Так, он доказывает, что истина обращения Земли вокруг Солнца стала истиной только тогда, когда ее узнали люди. Но тогда эта истина и теперь еще — и истина, и ложь, и более ложь, чем истина. Большинство людей и теперь не знает об обращении Земли вокруг Солнца: следова­тельно, так как истина, по Бэну, зависит от решения большин­ства, то обращение Земли вокруг Солнца есть и теперь более ложь, чем истина? Что за дичь! Вот куда кидается материализм!

«Истина в абстракте, — говорит Бэн, — не существует точно так же, как не существует и вера в абстракте: и то и другое имеет реальность только в конкрете». Но разве Земля обращалась вокруг Солнца не конкретно, когда никто об этом не знал, но когда, как и теперь, дни сменялись ночами?

«Общего разума нет: каждый уверен, что он общий разум». Да, но есть факт, основанный на разуме, и этот факт может быть им неизвестен и известен.

«Общая совесть так же не может быть отыскана, как и общий разум». Ну, если так же, то может быть отыскана, как отысканы общие математические законы.

В другом сочинении Бэн выражает сжато, но ясно свое мнение о совести. Это и может быть единственным мнением мате­риализма:

«Авторитет или наказание есть начало того состояния души, которое известно под различными именами — совести, нрав­ственного чувства, чувства долга. Большая часть каждого общества принимает известные правила поведения, необходимые для общего сохранения или для общего благосостояния. Каждый, кто сам не расположен следовать правилам, предпи­санным обществом, подвергается тем или другим наказаниям, заменяющим другие мотивы, и наказание это возрастает в жестокости, пока добивается повиновения.

Это-то управление и постоянное возрастание страдания, по­ка препятствие не было преодолено, бросает в душу дитяти и юноши первые семена чувства долга. Я не знаю ни одного факта, который бы мне доказал первобытность подобного чувства в душевной организации». Недурен отсюда и педагогический вывод:

«Если уже порядок раз установился в обществе, т. е. практика повиновения делается обычной для массы общества, то необходимо только прилагать дисциплинирующий процесс к юношам, чтобы приготовить их к тому же самому усвоению общественной нравственности».

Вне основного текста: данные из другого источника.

==> flow/run.sh <==
#!/bin/bash
# the make line also repeats each setting of config.mk as NAME=value (left out here)
make -C /OpenROAD-flow-scripts/flow DESIGN_CONFIG=/design/flow/config.mk WORK_HOME=/design/flow/orfs CLKGATE_MAP_FILE= finish
==> flow/design.v <==
module cla(
		input  [3:0] A, B,
		input  CIN,
		output COUT,
		output [3:0] S
	);
	wire [3:0] P, G; 
	assign P = A ^ B;
	assign G = A & B;
	wire [3:0] CARRY;
	assign CARRY[0] = G[0] | (P[0] & CIN);																															 
	assign CARRY[1] = G[1] | (P[1] & G[0]) | (P[1] & P[0] & CIN);																							 
	assign CARRY[2] = G[2] | (P[2] & G[1]) | (P[2] & P[1] & G[0]) | (P[2] & P[1] & P[0] & CIN);													 
	assign CARRY[3] = G[3] | (P[3] & G[2]) | (P[3] & P[2] & G[1]) | (P[3] & P[2] & P[1] & G[0]) | (P[3] & P[2] & P[1] & P[0] & CIN);  
	assign COUT  = CARRY[3];
	assign S = P ^ {CARRY[2:0], CIN};
endmodule 
module cla_add(
		input  [23:0] A,B,
		input   CIN,
		output [23:0] OUT,
		output  OF
	);
	wire COUT0, COUT1, COUT2, COUT3, COUT4,COUT5;
	cla claalu_0(.A(A[ 3: 0]), .B(B[ 3: 0]^{4{CIN}}), .CIN(CIN),   .COUT(COUT0), .S(OUT[3:0]));
	cla claalu_1(.A(A[ 7: 4]), .B(B[ 7: 4]^{4{CIN}}), .CIN(COUT0), .COUT(COUT1), .S(OUT[7:4]));
	cla claalu_2(.A(A[11: 8]), .B(B[11: 8]^{4{CIN}}), .CIN(COUT1), .COUT(COUT2), .S(OUT[11:8]));
	cla claalu_3(.A(A[15:12]), .B(B[15:12]^{4{CIN}}), .CIN(COUT2), .COUT(COUT3), .S(OUT[15:12]));
	cla claalu_4(.A(A[19:16]),	.B(B[19:16]^{4{CIN}}), .CIN(COUT3), .COUT(COUT4), .S(OUT[19:16]));
	cla claalu_5(.A(A[23:20]),	.B(B[23:20]^{4{CIN}}), .CIN(COUT4), .COUT(COUT5), .S(OUT[23:20]));
	assign OF = COUT5;
endmodule 
module twos_cla(
		input  [3:0] B,
		input  CIN, 
		output COUT,
		output [3:0] S
	);
	wire [3:0] CARRY;
	assign CARRY[0] = (B[0] & CIN);								 
	assign CARRY[1] = (B[1] & B[0] & CIN);						 
	assign CARRY[2] = (B[2] & B[1] & B[0] & CIN);			 
	assign CARRY[3] = (B[3] & B[2] & B[1] & B[0] & CIN);	 
	assign COUT  = CARRY[3];
	assign S = (B ^ {CARRY[2:0], CIN});
endmodule 
module twoscomp(
		input  [23:0] B,
		output [23:0] OUT
	);
	wire COUT0, COUT1, COUT2, COUT3, COUT4;
	twos_cla t0(.B(~B[ 3: 0]), .CIN(1'b1),   .COUT(COUT0), .S(OUT[3:0]));
	twos_cla t1(.B(~B[ 7: 4]), .CIN(COUT0),  .COUT(COUT1), .S(OUT[7:4]));
	twos_cla t2(.B(~B[11: 8]), .CIN(COUT1),  .COUT(COUT2), .S(OUT[11:8]));
	twos_cla t3(.B(~B[15:12]), .CIN(COUT2),  .COUT(COUT3), .S(OUT[15:12]));
	twos_cla t4(.B(~B[19:16]), .CIN(COUT3),  .COUT(COUT4), .S(OUT[19:16]));
	twos_cla t5(.B(~B[23:20]), .CIN(COUT4),  .COUT(),      .S(OUT[23:20]));
endmodule 
module shifter(
		input  [23:0] IN,
		input  [7:0]  BY,
		input  NEG,				 
		output reg [23:0] OUT
	);
	wire COUT_INT;
	wire [7:0] BY_COMPL;
	twos_cla t_shft0(
		.B(~BY[3:0]), 
		.CIN(1'b1),   
		.COUT(COUT_INT), 
		.S(BY_COMPL[3:0])
	);
	twos_cla t_shft1(
		.B(~BY[7:4]), 
		.CIN(COUT_INT),   
		.COUT(), 
		.S(BY_COMPL[7:4])
	);
	always@(*) begin
		if (NEG == 1'b0) begin	 
			OUT = IN >> BY;
		end else begin					 
			OUT = IN >> BY_COMPL;
		end
	end
endmodule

Но далее совесть самого Бэна смутилась; история напомнила ему о тех личностях, которые хотели быть нравственнее окружающего их общества, которых это общество гнало и убивало за возвышенную нравственность. Что делать с такими личностями, нравственности которых уже никак нельзя вывести из общества, которое, напротив, ласкало их за безнравственность и гнало за нравственность? Это могло бы действительно привести в затруднение, если бы не было наготове употребительное слово, смысл которого тем не менее неизвестен — это идиосинкразия; а такие самородные совести суть совести идиосинкратические. Но слово идиосинкразия, приложенное к такой обширной сфере психических явлений, к таким мыслям, которые руководили всей жизнью человека, совершенно однозначительно со словом мания и, следовательно, величайшие образчики человеческой природы — маньяки... Но что же такое род человеческий, рано или поздно увлекающийся манией этих маньяков? Он настолько низок, насколько ве­лики мудрецы, стоящие выше этих заблуждений. Вот и разгадка появления подобных теорий.

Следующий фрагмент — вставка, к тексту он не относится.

==> flow/design.v (excerpt) <==
module cpu15(CLK, RESET_N, IO65_IN, IO64_OUT, PROM_ADDR, PROM_DATA, HALT);
Size in the first run: about 2400 cells after synthesis, about 400 flip-flops, about 58 I/O pins, roughly 21000 um2 of cells after synthesis.
Settings: LEC_CHECK=0, CAP_MARGIN=10, CELL_PAD_IN_SITES_DETAIL_PLACEMENT=2, CORE_ASPECT_RATIO=0.55, CORE_MARGIN=2, CORE_UTILIZATION=43, CTS_CLUSTER_DIAMETER=266, GPL_ROUTABILITY_DRIVEN=1, GPL_TIMING_DRIVEN=1, HOLD_SLACK_MARGIN=0.15, PLACE_DENSITY_LB_ADDON=0.15, SETUP_SLACK_MARGIN=0.01, SLEW_MARGIN=40, TNS_END_PERCENT=100; clock period 4.01 ns.
run.sh (not shown) runs the stock make flow with config.mk's settings and CLKGATE_MAP_FILE=.
The baseline ran to the end with no violations.
Then changed:
CAP_MARGIN = 20   (was 10)
CELL_PAD_IN_SITES_DETAIL_PLACEMENT = unset   (was 2)
CORE_ASPECT_RATIO = unset   (was 0.55)
CORE_UTILIZATION = 66   (was 43)
CTS_CLUSTER_DIAMETER = unset   (was 266)
GPL_ROUTABILITY_DRIVEN = unset   (was 1)
GPL_TIMING_DRIVEN = unset   (was 1)
HOLD_SLACK_MARGIN = unset   (was 0.15)
PLACE_DENSITY_LB_ADDON = unset   (was 0.15)
SETUP_SLACK_MARGIN = unset   (was 0.01)
TNS_END_PERCENT = unset   (was 100)
clock period = 13.1 ns   (was 4.01 ns; I/O delays follow)
The changed run finished with timing, DRC and antenna clean.
Final area went down by 2.3%.
Setup slack improved by 7900 ps.
Sequential share of layout area went up by 0.91 points.
Routed wire length went down by 32%.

«Если индивид расходится в понятии обязанностей, сохраняемых обществом, к которому он принадлежит, или отказывается от исполнения тех, которые на него налагаются, или установляет для самого себя новые обязанности, то можно сказать о нем, что он имеет чисто свою собственную совесть. Уже то обстоятельство, что такие совести очень редки, сильнейшим образом доказывает, как мало врождена нам эта сторона нашей природы. Эта самостоятельность совести развивается обыкновенно чрезмерным ученьем и размышлением, если только не простым чувством возмущения против общественных стеснений».

Но не ясно ли все глубокое падение подобной теории совести? Что за выражение мало врождена? Может быть совсем врождена или не врождена. Разве редкость явления избавляет от необходимости примирить его с теорией? Да, эти явления редки в великих размерах, как и все великое — вовсе не редкость в малых. Но если у этих маньяков нравственности совесть могла вырасти не из угроз большинства, а вопреки этим угрозам, — то чем же вы докажете, что те же причины не могли действовать и у других людей помимо угроз или рядом с ними?

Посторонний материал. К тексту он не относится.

Setup of job 101:
==> flow/design.v <==
module bldc_esc #(parameter DATA_WIDTH = 16,parameter debounce = 3)(
  input clk,              		 
  input reset,            		 
  input pwm_en,						 
  input encoder_a,  				 
  input encoder_b,  				 
  input [DATA_WIDTH-1:0] pwm_period,	 
  input [DATA_WIDTH-1:0] period_reference,	 
  input [DATA_WIDTH-1:0] Kp_ext, 
  input [DATA_WIDTH-1:0] Ki_ext, 
  input [DATA_WIDTH-1:0] Kd_ext, 
  input override_internal_pid,		 
  output reg motor_positive,   		 
  output reg motor_negative 			 
);
  reg motor_pwm;
  reg [DATA_WIDTH-1:0] pwm_counter;
  reg [DATA_WIDTH-1:0] pwm_duty_cycle;
  reg [1:0]encoder_state;
  reg [1:0]prev_encoder_state;
  reg [1:0]pwm_direction;
  reg [DATA_WIDTH-1:0] period_speed ; 
  reg [DATA_WIDTH-1:0] speed_ctr;
  reg [DATA_WIDTH-1:0] Kp ;
  reg [DATA_WIDTH-1:0] Ki ;
  reg [DATA_WIDTH-1:0] Kd ;
  reg signed[DATA_WIDTH-1:0] error;
  reg signed[(DATA_WIDTH)-1:0] integral;
  reg signed[DATA_WIDTH-1:0] derivative;
  reg signed [(DATA_WIDTH)-1:0] pid_output;
  reg signed[DATA_WIDTH-1:0] previous_error;
  reg [2:0] encoder_a_shift_reg;
  reg encoder_a_reg;
  reg [2:0] encoder_b_shift_reg;
  reg encoder_b_reg;
 always @(posedge clk or posedge reset) begin
    if (reset) begin
        integral <= 16'b0;
        pwm_counter <= {DATA_WIDTH{1'b0}};
        encoder_state <= 2'b0;
        prev_encoder_state <= 2'b0;
        pwm_direction<=2'b00;
        motor_positive<=1'b0;
        motor_negative<=1'b0;
        Kp <= 16'd1;
        Ki <= 16'd0;
        Kd <= 16'd0;
        speed_ctr<={DATA_WIDTH{1'b0}};
        previous_error <= {DATA_WIDTH{1'b0}};
        error<=8'b0;
        period_speed <= 16'b0;
        pid_output <= 16'b0;
        derivative <= 16'b0;
        pwm_duty_cycle <= 16'b0;
        motor_pwm <= 1'b0;
        encoder_a_shift_reg <= 3'b0;
        encoder_a_reg <= 1'b0;
        encoder_b_shift_reg <= 3'b0;
        encoder_b_reg <= 1'b0;
    end 
    else begin
        encoder_a_shift_reg <= {encoder_a_shift_reg[debounce-2:0],encoder_a};
        if (encoder_a_shift_reg == {debounce{1'b0}} || encoder_a_shift_reg == {debounce{1'b1}})begin
            encoder_a_reg <= encoder_a_shift_reg[0];
        end
        encoder_b_shift_reg <= {encoder_b_shift_reg[debounce-2:0],encoder_b};
        if (encoder_b_shift_reg == {debounce{1'b0}} || encoder_b_shift_reg == {debounce{1'b1}})begin
            encoder_b_reg <= encoder_b_shift_reg[0];
        end
        pid_output <= Kp * error + Ki * integral + Kd * derivative;	 
        if(pid_output<1) begin			 
			pwm_duty_cycle<=pwm_period;
		end 
		else if (pid_output>pwm_period) begin	 
			pwm_duty_cycle<=1;
		end 
		else begin
			pwm_duty_cycle<= pid_output;	 
		end
        derivative <= error - previous_error;
        if (integral + error > 2047) begin  
            integral <= 2047;  
        end 
        else if (integral + error < -2048) begin
            integral <= -2048; 
        end 
        else begin
            integral <= integral + error;  
        end
        previous_error<=error;
        error <= period_reference - period_speed;
        motor_pwm <= (pwm_counter < pwm_duty_cycle) & pwm_en;  
        if (pwm_counter == pwm_period) begin
            pwm_counter <= 16'd0;
        end
        else begin
            pwm_counter <= pwm_counter + 1;
        end
        encoder_state <= {encoder_a_reg, encoder_b_reg};
        prev_encoder_state <= encoder_state;
        case ({encoder_state, prev_encoder_state})
            4'b0100, 4'b1101,4'b1011: begin 
                pwm_direction<=2'b10;
            end
            4'b1000,4'b1110,4'b0111: begin 
                pwm_direction<=2'b01;
            end
            4'b1100, 4'b0011, 4'b1001,4'b0110: begin 
                pwm_direction<=2'b00;
            end
            default: begin
                pwm_direction<=pwm_direction; 
            end
        endcase
        if(pwm_en==1'b0)begin
            motor_positive<=1'b0;
            motor_negative<=1'b0;
		end 
		else begin
            case(pwm_direction)
                2'b00: begin
      				if(period_reference>32767) begin  
						motor_positive<=1'b0;
						motor_negative<=motor_pwm;
					end
					else begin
						motor_positive<=motor_pwm;
						motor_negative<=1'b0;
					end
                end 
                2'b01:begin
                    motor_positive<=1'b0;
                    motor_negative<=motor_pwm;
                end
                2'b10:begin
                    motor_positive<=motor_pwm;
                    motor_negative<=1'b0;
                end
                default: begin
                    motor_positive <= 1'b0;
                    motor_negative <= 1'b0;
                end
            endcase
        end
		if(override_internal_pid) begin
			Kp<=Kp_ext;
			Ki<=Ki_ext;
			Kd<=Kd_ext;
		end 
		else begin
			Kp<=Kp;
			Ki<=Ki;
			Kd<=Kd;
		end
      if((prev_encoder_state[0]==1'b0 && encoder_a_reg==1'b1) || speed_ctr==16'h00ff) begin
            period_speed<=speed_ctr;
            speed_ctr<={DATA_WIDTH{1'b0}};
        end else begin
            speed_ctr<=speed_ctr+1;
        end
    end
 end
endmodule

Также затрудняется Бэн и все материалисты, что им делать с укорами совести в таких вещах, за которые общество не могло вступиться, например с укором совести в жестоком обращении с животными?.. Ну это сделано европейцами по наведению; это не новое правило, а изложение старого: не разрушай человеческой жизни, приложенное и к другому существу, которое также чувствует. Замечу по этому поводу только одно, что «блажен человек, иже и скоты милует» — и повеление забот о воле молотящем — не правило Европы, а пришло из Азии. Остальное же не стоит замечаний.

Руссо вооружается против философов, отвергающих врожденность совести. Он приводит слова Монтеня.

«Законы совести, которые мы почитаем данными нам от природы, происходят от привычки: каждый, уважая внутренне мнения и нравы, принятые и одобренные вокруг, не может их нарушить без угрызения совести, ни выполнить без внутреннего одобрения».

Руссо смеется над тем, как подобные философы выкапывают примеры у каких-нибудь путешественников и закрывают глаза на примеры всем известные.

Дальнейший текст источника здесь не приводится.